Cumhuriyet'ten Dugu Güvenç'in haberine göre, Cumhuriyet gazetesi Genel Yayın Yönetmeni Murat Sabuncu ile muhabir Ahmet Şık’ın tahliye edildiği 9 Mart tarihli duruşmanın tutanakları da Adalet Bakanlığı tarafından önceki gün AİHM’e gönderildi. Cumhuriyet’in AİHM’e yaptığı başvuru Genel Yayın Yönetmeni Murat Sabuncu’nun adıyla anılıyordu. Sabuncu ile birlikte uzun süre tutuklu yargılanan yazarlar ve yöneticiler Akın Atalay, Önder Çelik, Turhan Günay, Mustafa Kemal Güngör, Kadri Gürsel, Hakan Kara, Musa Kart, Güray Öz ve Bülent Utku, AİHM’e başvuruda bulunmuş, mahkeme de dosyaya öncelik vereceğini açıklamıştı.

Operasyon daha sonra da Ahmet Şık ile devam etmiş, Şık da kendi adıyla AİHM’e başvurmuştu. AİHM’in ihlal kararını yinelemesi bekleniyor. Hükümet ise bu süreçte gerçekleşen tahliyelere yönelik olarak mahkemeyi sürekli bilgilendiriyor. Bu çerçevede, son bilgilendirme ise Alpay ve Altan kararının çıktığı 20 Mart’ta yapıldı. Bakanlık, mahkemeye Sabuncu ve Şık’ın tahliye olduğunu iletti.

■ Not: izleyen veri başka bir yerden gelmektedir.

### src/rtl/uart_pkg.sv
// uart_pkg: UART-lite register map, status bit indices and loader state encoding.
// CHECK exists only when UART_LOADER_CHECKSUM_EN is defined.
package uart_pkg;
  localparam logic [3:0] RX_FIFO  = 4'h0;
  localparam logic [3:0] TX_FIFO  = 4'h4;
  localparam logic [3:0] STAT_REG = 4'h8;
  localparam logic [3:0] CTRL_REG = 4'hC;
  localparam int STAT_RX_VALID = 0;
  localparam int STAT_TX_FULL  = 3;
  localparam logic [1:0] RESP_OKAY = 2'b00;
  typedef enum logic [3:0] {
    IDLE     = 4'd0,
    STAT_AR  = 4'd1,
    STAT_R   = 4'd2,
    DATA_AR  = 4'd3,
    DATA_R   = 4'd4,
    ASSEMBLE = 4'd5,
    WRITE    = 4'd6,
`ifdef UART_LOADER_CHECKSUM_EN
    CHECK    = 4'd7,
`endif
    FIN      = 4'd8
  } state_t;
endpackage

### src/rtl/uart_axi_reader.sv
// uart_axi_reader: AXI4-lite read handshake (AR then R phase) toward the UART-lite.
// An error response is reported as o_r_bad so the caller re-issues the same read.
module uart_axi_reader
  import uart_pkg::*;
(
  input  logic        i_ar,
  input  logic        i_r,
  input  logic [3:0]  i_addr,
  output logic [3:0]  uart_axi_araddr,
  output logic        uart_axi_arvalid,
  input  logic        uart_axi_arready,
  input  logic [31:0] uart_axi_rdata,
  input  logic [1:0]  uart_axi_rresp,
  input  logic        uart_axi_rvalid,
  output logic        uart_axi_rready,
  output logic        o_ar_done,
  output logic        o_r_ok,
  output logic        o_r_bad,
  output logic        o_rx_valid,
  output logic [7:0]  o_byte
);
  logic w_r_hs;
  logic w_unused;
  assign uart_axi_araddr  = i_addr;
  assign uart_axi_arvalid = i_ar;
  assign uart_axi_rready  = i_r;
  assign o_ar_done  = i_ar & uart_axi_arready;
  assign w_r_hs     = i_r & uart_axi_rvalid;
  assign o_r_ok     = w_r_hs & (uart_axi_rresp == RESP_OKAY);
  assign o_r_bad    = w_r_hs & (uart_axi_rresp != RESP_OKAY);
  assign o_rx_valid = uart_axi_rdata[STAT_RX_VALID];
  assign o_byte     = uart_axi_rdata[7:0];
  assign w_unused   = &{1'b0, uart_axi_rdata[31:8]};
endmodule

### src/rtl/uart_loader.sv
// uart_loader: polls a UART-lite over AXI4-lite, reads a big-endian word count then
// that many words into program memory. UART_LOADER_CHECKSUM_EN adds a trailing XOR byte check.
module uart_loader
  import uart_pkg::*;
#(
  parameter int ADDR_W = 14
) (
  input  logic              clk,
  input  logic              rstn,
  input  logic              start,
  output logic [3:0]        uart_axi_araddr,
  output logic              uart_axi_arvalid,
  input  logic              uart_axi_arready,
  input  logic [31:0]       uart_axi_rdata,
  input  logic [1:0]        uart_axi_rresp,
  input  logic              uart_axi_rvalid,
  output logic              uart_axi_rready,
  output logic              mem_we,
  output logic [ADDR_W-1:0] mem_addr,
  output logic [31:0]       mem_wdata,
  output logic              busy,
  output logic              done,
  output logic              err
);
`ifdef UART_LOADER_CHECKSUM_EN
  localparam state_t S_END = CHECK;
`else
  localparam state_t S_END = FIN;
`endif
  state_t      r_state, w_next;
  logic        w_ar_done, w_r_ok, w_r_bad, w_rx_valid, w_chk, w_last;
  logic [7:0]  w_byte;
  logic [1:0]  r_bcnt;
  logic        r_hdr, r_busy, r_done;
  logic [31:0] r_n, r_wcnt, r_asm;
  uart_axi_reader u_rd (
    .i_ar             (r_state == STAT_AR || r_state == DATA_AR),
    .i_r              (r_state == STAT_R || r_state == DATA_R),
    .i_addr           (r_state == DATA_AR ? RX_FIFO : STAT_REG),
    .uart_axi_araddr  (uart_axi_araddr),
    .uart_axi_arvalid (uart_axi_arvalid),
    .uart_axi_arready (uart_axi_arready),
    .uart_axi_rdata   (uart_axi_rdata),
    .uart_axi_rresp   (uart_axi_rresp),
    .uart_axi_rvalid  (uart_axi_rvalid),
    .uart_axi_rready  (uart_axi_rready),
    .o_ar_done        (w_ar_done),
    .o_r_ok           (w_r_ok),
    .o_r_bad          (w_r_bad),
    .o_rx_valid       (w_rx_valid),
    .o_byte           (w_byte)
  );
  assign mem_we    = r_state == WRITE;
  assign mem_addr  = r_wcnt[ADDR_W-1:0];
  assign mem_wdata = r_asm;
  assign busy      = r_busy;
  assign done      = r_done;
  assign w_last    = (r_wcnt + 32'd1) == r_n;
  always_comb begin
    w_next = r_state;
    case (r_state)
      IDLE:     w_next = start ? STAT_AR : IDLE;
      STAT_AR:  w_next = w_ar_done ? STAT_R : STAT_AR;
      STAT_R:   w_next = w_r_ok ? (w_rx_valid ? DATA_AR : STAT_AR) : (w_r_bad ? STAT_AR : STAT_R);
      DATA_AR:  w_next = w_ar_done ? DATA_R : DATA_AR;
      DATA_R:   w_next = w_r_ok ? (w_chk ? FIN : ASSEMBLE) : (w_r_bad ? DATA_AR : DATA_R);
      ASSEMBLE: w_next = (r_bcnt != 2'd0) ? STAT_AR : (r_hdr ? WRITE : (r_asm == 32'd0 ? S_END : STAT_AR));
      WRITE:    w_next = w_last ? S_END : STAT_AR;
`ifdef UART_LOADER_CHECKSUM_EN
      CHECK:    w_next = STAT_AR;
`endif
      FIN:      w_next = IDLE;
      default:  w_next = IDLE;
    endcase
  end
  always_ff @(posedge clk or negedge rstn) begin
    if (!rstn) begin
      r_state <= IDLE;
      r_bcnt  <= 2'd0;
      r_hdr   <= 1'b0;
      r_busy  <= 1'b0;
      r_done  <= 1'b0;
      r_n     <= 32'd0;
      r_wcnt  <= 32'd0;
      r_asm   <= 32'd0;
    end else begin
      r_state <= w_next;
      if (r_state == IDLE && start) begin
        r_busy <= 1'b1;
        r_done <= 1'b0;
        r_bcnt <= 2'd0;
        r_hdr  <= 1'b0;
        r_n    <= 32'd0;
        r_wcnt <= 32'd0;
      end
      if (r_state == DATA_R && w_r_ok) begin
        r_asm  <= {r_asm[23:0], w_byte};
        r_bcnt <= r_bcnt + 2'd1;
      end
      // the first completed word is the header count, never written to memory
      if (r_state == ASSEMBLE && r_bcnt == 2'd0 && !r_hdr) begin
        r_hdr <= 1'b1;
        r_n   <= r_asm;
      end
      if (r_state == WRITE) r_wcnt <= r_wcnt + 32'd1;
      if (r_state == FIN) begin
        r_busy <= 1'b0;
        r_done <= 1'b1;
      end
    end
  end
`ifdef UART_LOADER_CHECKSUM_EN
  logic       r_chk, r_err;
  logic [7:0] r_xor;
  always_ff @(posedge clk or negedge rstn) begin
    if (!rstn) begin
      r_chk <= 1'b0;
      r_err <= 1'b0;
      r_xor <= 8'd0;
    end else begin
      if (r_state == IDLE && start) begin
        r_chk <= 1'b0;
        r_err <= 1'b0;
        r_xor <= 8'd0;
      end
      if (r_state == CHECK) r_chk <= 1'b1;
      if (r_state == DATA_R && w_r_ok && r_chk) r_err <= w_byte != r_xor;
      if (r_state == DATA_R && w_r_ok && !r_chk && r_hdr) r_xor <= r_xor ^ w_byte;
    end
  end
  assign w_chk = r_chk;
  assign err   = r_err;
`else
  assign w_chk = 1'b0;
  assign err   = 1'b0;
`endif
endmodule

### config.mk
export PLATFORM = sky130hd
export DESIGN_NAME = uart_loader
export DESIGN_NICKNAME = d
export VERILOG_FILES = /design/src/rtl/uart_pkg.sv /design/src/rtl/uart_axi_reader.sv /design/src/rtl/uart_loader.sv
export SDC_FILE = /design/constraint.sdc
export NUM_CORES = 1
export LEC_CHECK = 0
export CORE_ASPECT_RATIO = 0.9
export CORE_MARGIN = 5
export CORE_UTILIZATION = 45
export CTS_CLUSTER_SIZE = 28
export DETAILED_ROUTE_END_ITERATION = 8
export PLACE_DENSITY = 0.79
export SYNTH_ARGS = -nofsm -noshare
export SYNTH_HDL_FRONTEND = slang
export SYNTH_SLANG_ARGS = --single-unit
### constraint.sdc
create_clock -name clk -period 2.9 [get_ports clk]
set_input_delay 0.58 -clock clk [delete_from_list [all_inputs] [get_ports clk]]
set_output_delay 0.58 -clock clk [all_outputs]
set_load 0.02 [all_outputs]
==> summary.md <==
| Metric | Value |
|---|---|
| First-pass GRT wire length | `25.0 mm` |
| Synth cell types | `59` |
| Initial antenna violation count | `0` |
| Clk pwr share | `29.9%` |
| Die Wd | `129 microns` |
| Synth Flop Type | `dfrtp_1` |
| Vias in the first global route | `4703` |
| Root Buffer | `clkbuf_16` |
| Detailed Routing Iterations Pass 1 | `7` |
| Critical path startpoint category | `register` |
| WS Path Type | `register to register` |
| Dpl cells | `779` |
| Initial drt markers | `352` |
| Simple-Gate Fraction of Synth Area | `16.7%` |
| Vias per cell | `6.01` |
| Synth Area in Adders | `0.439%` |
| DRT antenna net count | `0` |
| Max-Cap Viols | `0` |
| CTS Hold Bufs | `0` |
| Critical Path Max Stage Delay | `590 ps` |
| Share of power burned in registers | `43.1%` |
| Combinational power share | `27.0%` |
| Crit path max-delay family | `simple AND/OR/NAND/NOR gates` |
| Largest net degree at the start of global routing | `48` |
| Total global routing overflow | `0` |
| Row cnt | `39` |
| Final Cycle Share | `94.9%` |
| Routed WL per cell | `19.4 microns` |
| CP Data Required Time | `3100 ps` |
| GR Util All Layers | `20.9%` |
| Worst clock skew | `11.1 ps` |
| Most frequent cells in the layout | `103 x dfrtp_1, 65 x clkdlybuf4s50_1, 43 x o21ai_0` |
| Slowest CP cell | `or4_1` |
| P_int | `2.67 mW` |
| Worst-path cell chain | `and3_1, nand3_1, nor3_1, xnor2_1, o211ai_1, or4_1, nor3_4, o21ai_0` |
| Critical path endpoint category | `register` |
| Flops & latches, synth | `105` |
| WP buf/inv | `0` |
| Final slew viol count | `0` |
| Max Freq | `363 MHz` |
| # clock sinks | `105` |
| Port Buf Inserts | `66` |
| Outcome | `finished, final reports clean` |
| Post-synthesis sequential area ratio | `46.1%` |
| Crit-path max FO | `8` |
| Worst-margin pin slew | `1230 ps` |
| Number of remaining DRC errors | `0` |
| Static leakage | `2.99 nW` |
| Share of layout cells above drive strength 1 | `16.3%` |
| Setup violations, final | `0` |
| Hpwl dp | `11.1 mm` |
| Die Height | `117 microns` |
| Synth Area in XOR/XNOR | `7.07%` |
| Arrival time at the worst endpoint | `2960 ps` |
| YS warnings | `0` |
| Largest family of logic cells by synthesized area | `simple AND/OR/NAND/NOR gates` |
| Post-Syn Area | `5700 sq um` |
| DIE AREA | `15000 sq um` |
| Vias | `4788` |
| Multiplexer share of the synthesized area | `7.22%` |
| Switching Fraction | `34.7%` |
| PwrDens | `593 nW/um^2` |
| GPL Wtd Cong | `0.929` |
| Total Neg Setup Slack | `0 ps` |
| Worst VDD drop | `0.473 mV` |
| Clock transition at the registers of the reported paths | `80 ps` |
| Mapped Cells | `568` |
| Clk_lat worst skew | `350 ps` |
| # H-tree levels | `3` |
| Crit path time final | `2750 ps` |
| Layout area overhead | `21.0%` |
| Synth Area in Compound Gates | `16.2%` |
| Post-synth ARST share | `100%` |
| Rel. slew slack | `17.7%` |
| Num CTS Buffers | `9` |
| RSZ-0062 raised after global routing | `false` |
| Worst min-delay path class | `input pin to asynchronous set/reset pin` |
| EDFF count, synth | `0` |
| Initial Utilization | `45.4%` |
| Psw | `1.42 mW` |
| Non-Filler Instances | `797` |
| DRT Wirelength | `15.4 mm` |
| Final hold vios | `0` |
| Ports | `95` |
| CTS tree | `yes` |
| Nets | `669` |
| Most common cell after layout, fill and taps aside | `dfrtp_1` |
| Synthesized area per cell | `10.0 sq um` |
| Ant. Diodes | `0` |
| Max clock buf depth | `2` |
| Core Region | `12500 sq um` |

Gazetecilerin haklarının ihlal edildiğini belirten ve serbest kalmaları gerektiğini açıklayan AYM kararının uygulanmamasını memnuniyetle karşılayan hükümet, Cumhuriyet davası için AYM’nin kararının neden uygulanmadığına yönelik görüş hazırlıyor. AİHM, hükümete 10 Nisan’a kadar süre verdi. Alt mahkemelerin AYM’ye direnmesi gerektiğini ilk olarak Cumhurbaşkanı Tayyip Erdoğan, Dündar-Gül kararının ardından dile getirmişti. AYM’nin son kararının ardından ise Hükümet Sözcüsü Bekir bozdağ, “AYM, anayasa ve yasaların çizdiği sınırı aştı” diye yorumlamıştı. Altan ve Alpay kararında ise AİHM, alt mahkemelerin AYM kararını uygulamamasını “iç hukukta bireysel başvurularda etkili telafi yoluyla ilgili ciddi şüpheleri” artırdığını ve “bireysel başvuru sisteminin etkinliğini gözden geçirme hakkını saklı tuttuğunu” açıklamıştı. AİHM kararında ayrıca etkili telafinin teori ve pratikte olup olmadığını kanıtlama sorumluluğunun Türk hükümetinde olduğu belirtmişti.